**Requirement:** The answer must be every line of the records below that holds the word "EMPTY".

(Items listed in a dataset)

'''

[config.mk]
export PLATFORM = sky130hd
export DESIGN_NAME = stream_demux_1ton_flat
export DESIGN_NICKNAME = d
export VERILOG_FILES = /design/src/rtl/stream_demux_1ton_if.sv /design/src/rtl/stream_demux_1ton.sv /design/src/flat_wrapper.sv
export SDC_FILE = /design/constraint.sdc
export NUM_CORES = 1
export LEC_CHECK = 0
export CAP_MARGIN = 10
export CORE_MARGIN = 2
export CORE_UTILIZATION = 49
export CTS_CLUSTER_SIZE = 24
export DETAILED_ROUTE_END_ITERATION = 10
export PLACE_DENSITY = 0.84
export SLEW_MARGIN = 0
export SYNTH_ARGS = -nofsm -noshare
export SYNTH_HDL_FRONTEND = slang
export SYNTH_SLANG_ARGS = --single-unit
[constraint.sdc]
create_clock -name clk -period 2.67 [get_ports clk]
set_clock_uncertainty 0.15 [all_clocks]
set_input_delay 0.6675 -clock clk [delete_from_list [all_inputs] [get_ports clk]]
set_output_delay 0.6675 -clock clk [all_outputs]
set_load 0.02 [all_outputs]
[src/rtl/stream_demux_1ton_if.sv]
// Stream demux bundle: one producer-side valid/ready port fanning out to NUM_OUT lanes,
// plus the drop status. The slave modport is the demux; the master modport is its surroundings.
interface stream_demux_1ton_if #(
   parameter int unsigned WIDTH   = 8,
   parameter int unsigned NUM_OUT = 4,
   parameter int unsigned SEL_W   = (NUM_OUT > 1) ? $clog2(NUM_OUT) : 1
);
   logic [WIDTH-1:0]         in_data;
   logic [SEL_W-1:0]         in_sel;
   logic                     in_valid;
   logic                     in_ready;
   logic [NUM_OUT*WIDTH-1:0] out_data;
   logic [NUM_OUT-1:0]       out_valid;
   logic [NUM_OUT-1:0]       out_ready;
   logic                     err_sel;
   logic [7:0]               drop_cnt;

   modport master (
      output in_data, in_sel, in_valid, out_ready,
      input  in_ready, out_data, out_valid, err_sel, drop_cnt
   );

   modport slave (
      input  in_data, in_sel, in_valid, out_ready,
      output in_ready, out_data, out_valid, err_sel, drop_cnt
   );
endinterface

[src/rtl/stream_demux_1ton.sv]
// Registered 1-to-N stream demultiplexer with a single-entry holding stage.
// Words with an out-of-range select are consumed, flagged and counted.
module stream_demux_1ton #(
   parameter int unsigned WIDTH   = 8,
   parameter int unsigned NUM_OUT = 4,
   parameter int unsigned SEL_W   = (NUM_OUT > 1) ? $clog2(NUM_OUT) : 1
) (
   input  logic                clk,
   input  logic                rst_n,
   stream_demux_1ton_if.slave  bus
);

   localparam int unsigned DW = NUM_OUT * WIDTH;

   typedef enum logic {EMPTY = 1'b0, FULL = 1'b1} state_t;

   state_t             state_q,     state_n;
   logic [SEL_W-1:0]   hold_sel_q,  hold_sel_n;
   logic [NUM_OUT-1:0] out_valid_q, out_valid_n;
   logic [DW-1:0]      out_data_q,  out_data_n;
   logic               err_sel_q,   err_sel_n;
   logic [7:0]         drop_cnt_q,  drop_cnt_n;

   logic [NUM_OUT-1:0] in_onehot;
   logic [NUM_OUT-1:0] hold_onehot;
   logic [DW-1:0]      load_data;
   logic               sel_legal;
   logic               in_ready_c;
   logic               in_fire;
   logic               out_fire;
   logic               load;
   logic               drop;

   // Select decode; an in_sel matching no lane is the illegal case.
   always_comb begin
      in_onehot   = '0;
      hold_onehot = '0;
      load_data   = '0;
      for (int unsigned k = 0; k < NUM_OUT; k++) begin
         if (bus.in_sel == SEL_W'(k)) begin
            in_onehot[k]                = 1'b1;
            load_data[k*WIDTH +: WIDTH] = bus.in_data;
         end
         if (hold_sel_q == SEL_W'(k)) hold_onehot[k] = 1'b1;
      end
   end

   // Ready depends only on the held lane's consumer, never on in_valid.
   always_comb begin
      sel_legal  = |in_onehot;
      out_fire   = (state_q == FULL) && (|(bus.out_ready & hold_onehot));
      in_ready_c = (state_q == EMPTY) || out_fire;
      in_fire    = bus.in_valid && in_ready_c;
      load       = in_fire && sel_legal;
      drop       = in_fire && !sel_legal;
   end

   always_comb begin
      state_n     = state_q;
      hold_sel_n  = hold_sel_q;
      out_valid_n = out_valid_q;
      out_data_n  = out_data_q;
      err_sel_n   = drop;
      drop_cnt_n  = drop_cnt_q;

      if (drop && (drop_cnt_q != 8'hFF)) drop_cnt_n = drop_cnt_q + 8'd1;

      case (state_q)
         EMPTY:   if (load) state_n = FULL;
         FULL:    if (!load && out_fire) state_n = EMPTY;
         default: state_n = EMPTY;
      endcase

      // A reload in the same cycle as out_fire replaces the word with no bubble.
      if (load) begin
         hold_sel_n  = bus.in_sel;
         out_valid_n = in_onehot;
         out_data_n  = load_data;
      end else if (out_fire) begin
         out_valid_n = '0;
         out_data_n  = '0;
      end
   end

   always_ff @(posedge clk or negedge rst_n) begin
      if (!rst_n) begin
         state_q     <= EMPTY;
         hold_sel_q  <= '0;
         out_valid_q <= '0;
         out_data_q  <= '0;
         err_sel_q   <= 1'b0;
         drop_cnt_q  <= '0;
      end else begin
         state_q     <= state_n;
         hold_sel_q  <= hold_sel_n;
         out_valid_q <= out_valid_n;
         out_data_q  <= out_data_n;
         err_sel_q   <= err_sel_n;
         drop_cnt_q  <= drop_cnt_n;
      end
   end

   assign bus.in_ready  = in_ready_c;
   assign bus.out_valid = out_valid_q;
   assign bus.out_data  = out_data_q;
   assign bus.err_sel   = err_sel_q;
   assign bus.drop_cnt  = drop_cnt_q;

endmodule

[src/flat_wrapper.sv]
// flat-port wrapper written by rule: the top's interface ports become plain ports
module stream_demux_1ton_flat 
#(
   parameter int unsigned WIDTH   = 8,
   parameter int unsigned NUM_OUT = 4,
   parameter int unsigned SEL_W   = (NUM_OUT > 1) ? $clog2(NUM_OUT) : 1
)
  (clk, rst_n, bus_in_data, bus_in_sel, bus_in_valid, bus_out_ready, bus_in_ready, bus_out_data, bus_out_valid, bus_err_sel, bus_drop_cnt);
  stream_demux_1ton_if #(.WIDTH(WIDTH), .NUM_OUT(NUM_OUT), .SEL_W(SEL_W)) bus_i ();
  input  logic clk;
  input  logic rst_n;
  input wire logic [$bits(bus_i.in_data)-1:0] bus_in_data;
  input wire logic [$bits(bus_i.in_sel)-1:0] bus_in_sel;
  input wire logic [$bits(bus_i.in_valid)-1:0] bus_in_valid;
  input wire logic [$bits(bus_i.out_ready)-1:0] bus_out_ready;
  output wire logic [$bits(bus_i.in_ready)-1:0] bus_in_ready;
  output wire logic [$bits(bus_i.out_data)-1:0] bus_out_data;
  output wire logic [$bits(bus_i.out_valid)-1:0] bus_out_valid;
  output wire logic [$bits(bus_i.err_sel)-1:0] bus_err_sel;
  output wire logic [$bits(bus_i.drop_cnt)-1:0] bus_drop_cnt;
  assign bus_i.in_data = bus_in_data;
  assign bus_i.in_sel = bus_in_sel;
  assign bus_i.in_valid = bus_in_valid;
  assign bus_i.out_ready = bus_out_ready;
  assign bus_in_ready = bus_i.in_ready;
  assign bus_out_data = bus_i.out_data;
  assign bus_out_valid = bus_i.out_valid;
  assign bus_err_sel = bus_i.err_sel;
  assign bus_drop_cnt = bus_i.drop_cnt;
  stream_demux_1ton #(.WIDTH(WIDTH), .NUM_OUT(NUM_OUT), .SEL_W(SEL_W)) u_core (.clk(clk), .rst_n(rst_n), .bus(bus_i));
endmodule
After elaboration in Yosys (flattened, before gate mapping)
Index checks and enable logic that the tools add are counted.

storage, ports and cells
  register bits after elaboration = 48
  input port bits = 17

operators by class
  $add $sub $neg = 1
  equality and inequality tests = 7
  mux-type cells = 19
  bitwise logic cells = 2
  reductions and logical operators = 14

operator list
  kind                   count
  $mux W32               2
  $mux W8                4
  $mux W1                10
  $add A8 B1 Y8 const B  1
  $eq A2 B2 Y1 const B   4
  $mux W4                2
  $ne A8 B8 Y1 const B   1
  $reduce_or A4 Y1       2
  $logic_and A1 B1 Y1    6
  $and A4 B4 Y4          1
  $eq A2 B1 Y1 const B   2
  $logic_not A2 Y1       2
  $logic_not A1 Y1       2
  $pmux W1 S2            1
  $reduce_bool A2 Y1     1
  $logic_or A1 B1 Y1     1
  $not A1 Y1             1

Depth between registers and ports, before layout
Gate-level depths: netlist of the first run.

  depth after elaboration = 12
  depth in mapped cells = 5
  depth with buffers taken out = 4

Worst setup path after synthesis of the first run
Ideal clock, no wire load.

  kind = in2out
  start point = in bus_out_ready[1]
  end point = out bus_in_ready
  arrival = 1.414 ns
  data required time = 1.852 ns
  slack = 0.439 ns
  cell stages on the path = 4
  path through = mux2_2 o22ai_4 inv_4 buf_6

on the way
  cells in the longest elaborated chain, start to end = 4

RTL lines
  item                 line                     text
  start: declaration   flat_wrapper.sv:15       input wire logic [$bits(bus_i.out_ready)-1:0] bus_out_ready;
  $and A4 B4 Y4        stream_demux_1ton.sv:51  out_fire = (state_q == FULL) && (|(bus.out_ready & hold_onehot));
  $reduce_or A4 Y1     stream_demux_1ton.sv:51
  $logic_and A1 B1 Y1  stream_demux_1ton.sv:51
  $logic_or A1 B1 Y1   stream_demux_1ton.sv:52  in_ready_c = (state_q == EMPTY) || out_fire;
  end: declaration     flat_wrapper.sv:16       output wire logic [$bits(bus_i.in_ready)-1:0] bus_in_ready;

Every way passes these cells.

Final worst setup path of the first run
  start point = in bus_out_ready[0]
  end point = out bus_in_ready

Same word-level chain as after synthesis.

==> results of run 1 <==
==> timing repair <==
item / CTS / global route
buffers inserted: 1 / 0
setup endpoints to repair: 1 / 0
gates resized for setup: 5 / 0
==> routing by layer <==
metal | routed length, um | track usage, %
met2 | 2320 | 35.6
met4 | 76 | 9.18
met1 | 1920 | 28.8
met3 | 322 | 4.17
met5 | 0 | 0
==> state kept, by name, summed over array words and instances, names as in the netlist <==
register / count
u_core.bus.drop_cnt: 8
u_core.bus.out_valid: 4
u_core.hold_sel_q: 2
u_core.bus.out_data: 32
u_core.state_q: 1
u_core.bus.err_sel: 1
==> cells in the mapped netlist, drive strengths merged, types with 2 or more instances <==
| cell type | number |
|---|---|
| inv | 2 |
| dfrtp | 48 |
| nand2b | 3 |
| and2 | 2 |
| clkbuf | 13 |
| mux2 | 3 |
| nor2b | 10 |
| o2bb2ai | 16 |
| nand3 | 16 |
| a32o | 20 |
| buf | 9 |
| mux2i | 2 |
==> cell type report <==
| class | count | area [um2] | area share, % |
|---|---|---|---|
| repair buffers | 73 | 693 | 25.7 |
| clock inverters | 2 | 10.0 | 0.372 |
| inverters | 2 | 10.0 | 0.372 |
| multi-input cells | 80 | 634 | 23.5 |
| flip-flops and latches | 48 | 1200 | 44.6 |
| clock buffers | 6 | 82.6 | 3.07 |
| well taps | 50 | 62.6 | 2.32 |
==> power by group through the flow <==
stage	Sequential, uW	Clock (uW)	Combinational, uW
after floorplan	972	0	361
after global placement	885	0	669
after detailed placement	895	0	688
after CTS	881	443	696
after global routing	892	480	740
final	880	438	697
==> how the worst max path moves through the flow <==
stage / start / endpoint / depth (start not counted)
6_report: bus_out_ready[0] / bus_in_ready / 5
5_1_grt: bus_out_ready[0] / bus_in_ready / 5
4_1_cts: bus_out_ready[0] / bus_in_ready / 5
3_5_place_dp: bus_out_ready[1] / bus_in_ready / 5
3_3_place_gp: bus_out_ready[1] / bus_in_ready / 5
2_1_floorplan: bus_out_ready[1] / bus_in_ready / 4
==> stage by stage <==
step / setup TNS [ns] / util (%)
6_report: 0 / 68.3
5_1_grt: 0 / 68.3
4_1_cts: 0 / 68.3
3_5_place_dp: -0.341 / 65.8
3_3_place_gp: -0.293 / 65.8
2_1_floorplan: 0 / -
==> worst max-delay path: cells and delay by family <==
family                 cells  cell delay, ns
AOI/OAI and AO/OA          1            0.21
buffers and inverters      3            0.63
muxes                      1            0.31
==> cells by family (layout without fill, tap and decap cells) <==
group,Yosys count,after routing
AO/OA/AOI/OAI,41,41
buffers and inverters,24,83
flip-flops,48,48
multiplexers,5,5
other,1,1
AND/OR/NAND/NOR,33,33
==> results by group, run 1 <==
Outcome
  – Status: finished clean

Logic synthesis
  – Netlist cell types: 23
  – Synth Area per Inst: 12.9 um2
  – Area leader, netlist: dfrtp_1
  – Largest family of logic cells by synthesized area: compound AO/OA/AOI/OAI gates
  – Syn Std Cell Area: 0.00197 mm2
  – Synth Area in Adders: 0%
  – XOR/XNOR Fraction of Synth Area: 0%
  – Yosys warning count: 0
  – Post-Synth Simple-Gate Area: 9.23%
  – Compound-Gate Fraction of Synth Area: 19.9%
  – Synth Flop Type: dfrtp_1
  – #FFs+latches synth: 48
  – Register area share after synthesis: 61.1%
  – Number of flops mapped to enable cells by yosys: 0
  – Post-Syn Nets: 169
  – Synth async-reset ratio: 100%
  – Area share of the largest cell type after synthesis: 61.1%
  – Mux contribution to synthesized area: 2.74%
  – Ranking of synthesized cells by area: dfrtp_1 (61%), a32o_1 (10%), o2bb2ai_1 (7.1%)
  – Cells after Synth: 152

Critical path
  – CP startpoint kind: input port
  – R2r startpoint: u_core.hold_sel_q[0]
  – CP Data Arrival Time: roughly 1.8 ns
  – Critical Path Fanout Max: 2
  – Cell Chain, Critical Path: clkdlybuf4s50_1 > mux2_4 > o22ai_4 > inv_4 > buf_2
  – CP Capture Type: primary output
  – Reg2reg setup slack: 0.87 ns
  – Largest stage delay on the critical path: 0.43 ns
  – Reg2reg end: u_core.bus.out_valid[1]
  – WP data required: between 1.5 and 2 ns
  – Critical path class: in2out
  – Worst path slowest cell: clkdlybuf4s50_1
  – Reg2Reg Depth: 5

Clock tree
  – Clock root cell: clkbuf_8
  – CTS tree: done
  – Worst-path clk slew: 0.08 ns
  – Clk_lat worst skew: 0.30 ns
  – H-tree levels: 2
  – CTS sink count: 48
  – Clk buf depth: 2
  – CTS Buf Count: 5
  – Hold Buf Count CTS: 0

Routing
  – Drt first-iter violations: around 150
  – Drt wl/cell: about 18 um
  – DR pass1 iterations: 4
  – Vias per cell: between 5 and 6
  – DRC errors left: 0
  – Routed wire length: 4630 um
  – Vias: 1510
  – Antenna viol nets, final: 0

Die
  – CORE AREA: a little under 0.004 mm2
  – Die X: 67.3 um
  – Row count: 23
  – Die area: 0.00453 mm2
  – Die Y: 67.3 um
  – Initial Util: between 40% and 50%
  – Ports: 63

Power
  – Pleak: between 0.001 and 0.0015 uW
  – Clock power frac: 21.7%
  – Tot Pwr: 2020 uW
  – Sequential share of power: 43.7%
  – Comb power frac: 34.6%
  – Net load switching power: 687 uW
  – Peak supply drop: 0.000317 V
  – Internal Power: 1330 uW
  – Switching Fraction: 34.1%
  – PD cells: 748 mW/mm2

STA
  – Slew margin rel.: 57.3%
  – Setup-failing EPs final: 0
  – Crit share post-route: 98.9%
  – Max Clk Rate: 379 MHz
  – Least-Margin Pin Slew: 0.639 ns
  – Pins Over Slew Limit: 0
  – Tmin final: 2.64 ns
  – Worst hold slack: 0.166 ns
  – Hold Fails Final Rpt: 0
  – Final worst slack: 0.0282 ns
  – RSZ-0062 raised after global routing: no

Placed design
  – Hpwl dp: 3330 um
  – GP Congestion: approximately 0.80
  – Placed instance count: 252
  – Area after DPL: 0.00259 mm2
  – # port buffers: 62
  – Pre-CTS setup slack: -0.341 ns

Layout
  – Fraction of layout cells with a size suffix above 1: 12.3%
  – Antenna Cells: 0
  – Most frequent cells in the layout: clkdlybuf4s50_1 (60), dfrtp_1 (48), a32o_1 (20)
  – Design Area, Final: 0.00269 mm2
  – # fillers: 267
  – Synth-to-Final Area Change: 37.0%
  – Most common cell after layout, fill and taps aside: clkdlybuf4s50_1
  – Fin cells: 261
  – Final Net Count: 227

Hold path
  – HP Class: in2async

Global routing
  – Gr usage total: 21.9%
  – Initial antenna violation count: 0
  – First-pass GRT wire length: 7180 um
  – Largest net degree at the start of global routing: 37
  – Overflow after GRT: 0
  – Vias in the first global route: 1486

Flow run
  – Max cap viols: 0
Power figures use the tool's default switching activity.
==> run 2, diff against run 1 <==
--- a/config.mk
+++ b/config.mk
@@ -7,10 +7,10 @@
 export LEC_CHECK = 0
 export CAP_MARGIN = 10
 export CORE_MARGIN = 2
-export CORE_UTILIZATION = 49
+export CORE_UTILIZATION = 45
 export CTS_CLUSTER_SIZE = 24
 export DETAILED_ROUTE_END_ITERATION = 10
-export PLACE_DENSITY = 0.84
+export PLACE_DENSITY_LB_ADDON = 0.1
 export SLEW_MARGIN = 0
 export SYNTH_ARGS = -nofsm -noshare
 export SYNTH_HDL_FRONTEND = slang
==> constraint.sdc (replaced) <==
create_clock -name clk -period 2.7 [get_ports clk]
set_clock_uncertainty 0.15 [all_clocks]
set_input_delay 0.675 -clock clk [delete_from_list [all_inputs] [get_ports clk]]
set_output_delay 0.675 -clock clk [all_outputs]
set_load 0.02 [all_outputs]
==> results by group, run 2 (synthesis gave the netlist of run 1 again) <==
Critical path
  – Critical Path Fanout Max: 3 (+1)
  – CP Capture Type: primary output
  – Critical path class: in2out
  – CP startpoint kind: input port
  – CP Data Arrival Time: 1.79 ns (-0.03 ns)
  – WP data required: 1.88 ns (+0.03 ns)

Layout
  – Design Area, Final: 0.00268 mm2 (-0.46%)
  – Fraction of layout cells with a size suffix above 1: 11.1% (-1.3 points)
  – Fin cells: 260 (-0.38%)
  – Antenna Cells: 0 (unchanged)
  – Largest register FFs: 32 (unchanged)
  – Most common cell after layout, fill and taps aside: clkdlybuf4s50_1
  – Synth-to-Final Area Change: 36.4%
  – Most frequent cells in the layout: clkdlybuf4s50_1 (60), dfrtp_1 (48), a32o_1 (20)
  – Final Net Count: 224 (-1.3%)
  – # fillers: 346 (+30%)

Placed design
  – Pre-CTS setup slack: -0.309 ns (+0.0327 ns)
  – # port buffers: 62 (unchanged)
  – GP Congestion: 0.765 (-4.3%)
  – Placed instance count: 252 (unchanged)
  – Area after DPL: 0.00259 mm2 (unchanged)
  – Hpwl dp: 3180 um (-4.6%)

STA
  – Hold Fails Final Rpt: 0 (unchanged)
  – RSZ-0062 raised after global routing: no
  – Worst hold slack: 0.228 ns (+0.0621 ns)
  – Crit share post-route: 96.8%
  – Slew margin rel.: 59.2% (+1.9 points)
  – Final worst slack: 0.0874 ns (+0.0593 ns)
  – Pins Over Slew Limit: 0 (unchanged)
  – Setup-failing EPs final: 0 (unchanged)
  – Least-Margin Pin Slew: 0.612 ns (-0.0270 ns)
  – Max Clk Rate: 383 MHz
  – Tmin final: 2.61 ns

Outcome
  – Status: finished clean

Clock tree
  – Clock root cell: clkbuf_8
  – CTS sink count: 48 (unchanged)
  – CTS tree: done
  – Clk buf depth: 2 (unchanged)
  – CTS Buf Count: 5 (unchanged)
  – Worst-path clk slew: 0.08 ns (about the same)
  – H-tree levels: 2 (unchanged)
  – Setup bufs post-CTS: 0 (-1)
  – Clk_lat worst skew: 0.29 ns (about the same)

Die
  – Ports: 63 (unchanged)
  – CORE AREA: 0.00429 mm2 (+8.9%)
  – Die area: 0.00491 mm2 (+8.4%)
  – Die Y: 70.1 um (+4.1%)
  – Initial Util: 45.8% (-4.1 points)
  – Row count: 24 (+4.3%)
  – Die X: 70.1 um (+4.1%)

Global routing
  – Overflow after GRT: 0 (unchanged)
  – Initial antenna violation count: 0 (unchanged)
  – Vias in the first global route: 1465 (-1.4%)
  – First-pass GRT wire length: 7530 um (+4.8%)
  – Largest net degree at the start of global routing: 37 (unchanged)
  – Gr usage total: 19.8% (-2.0 points)

Power
  – Pleak: 0.00113 uW (-1.2%)
  – PD cells: 730 mW/mm2 (-2.4%)
  – Peak supply drop: 0.000317 V (about the same)

Routing
  – Vias per cell: 5.74 (-0.81%)
  – Vias: 1492 (-1.2%)
  – Routed wire length: 4550 um (-1.7%)
  – Drt first-iter violations: 81 (-47%)
  – DR pass1 iterations: 4 (unchanged)
  – Drt wl/cell: 17.5 um (-1.4%)
  – Antenna viol nets, final: 0 (unchanged)
  – DRC errors left: 0 (unchanged)

Flow run
  – Max cap viols: 0 (unchanged)

Hold path
  – HP Class: reg2reg
## run 2: changes by cell type in the layout (fill, tap and decap cells not counted), sizes merged
cell / previous run / this run
clkinv: 2 / 3
clkbuf: 6 / 5
buf: 13 / 10
## run 2: where the power goes
part	leakage, uW	internal (uW)	switching (uW)
Combinational	0.000431	294	380
Sequential	0.000649	804	66.3
Clock	0.0000479	181	231
Total	0.00113	1280	678
## run 2: final cells by class
cell class	instances	area [um2]	area share (%)
tap	52	65.1	2.43
sequential	48	1200	44.8
clock buffer	5	68.8	2.57
clock inverter	3	18.8	0.700
timing repair buffer	70	683	25.5
multi-input combinational	80	634	23.7
inverter	2	10.0	0.373
## run 2: final timing paths
kind                                        startpoint                      end  slack [ns]  cells after the start
worst min register to register  u_core.bus.drop_cnt[0]   u_core.bus.drop_cnt[0]        0.23                      0
worst min-delay path            u_core.bus.drop_cnt[0]   u_core.bus.drop_cnt[0]        0.23                      0
worst max register to register    u_core.hold_sel_q[0]  u_core.bus.out_valid[3]        0.92                      5
max in group asynchronous                        rst_n  u_core.bus.out_valid[3]        1.62                      2
worst max-delay path                  bus_out_ready[1]             bus_in_ready        0.09                      5
min in group asynchronous                        rst_n     u_core.hold_sel_q[1]        0.24                      1
## run 2: repair_timing
action                     in CTS  in global routing
setup endpoints to repair       1                  0
hold buffers                    0                  0
resized for setup               5                  0
## run 2: through the flow
| stage | TNS (ns) | utilization, % | power [uW] |
|---|---|---|---|
| 6_report | 0 | 62.4 | 1960 |
| 5_1_grt | 0 | 62.4 | 2050 |
| 3_3_place_gp | -0.277 | 60.4 | 1540 |
| 3_5_place_dp | -0.309 | 60.4 | 1560 |
| 2_1_floorplan | 0 | - | 1320 |
| 4_1_cts | 0 | 62.4 | 1980 |
## run 2: worst max-delay path, cell delays in order
cell and delay, ns:
clkdlybuf4s50_1 0.43, mux2_4 0.30, o22ai_4 0.19, inv_4 0.04, buf_2 0.15
## run 2: per-layer routing
metal / GRT usage [%] / vias to the layer above / part of all wire [%]
met5: 0 / - / 0
met4: 7.69 / 0 / 1.9
met3: 6.06 / 9 / 7.7
met2: 28.6 / 64 / 45
met1: 28.3 / 747 / 45
li1: - / 672 / -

'''

**Result for this exercise:**
   typedef enum logic {EMPTY = 1'b0, FULL = 1'b1} state_t;
      in_ready_c = (state_q == EMPTY) || out_fire;
         EMPTY:   if (load) state_n = FULL;
         FULL:    if (!load && out_fire) state_n = EMPTY;
         default: state_n = EMPTY;
         state_q     <= EMPTY;
  $logic_or A1 B1 Y1   stream_demux_1ton.sv:52  in_ready_c = (state_q == EMPTY) || out_fire;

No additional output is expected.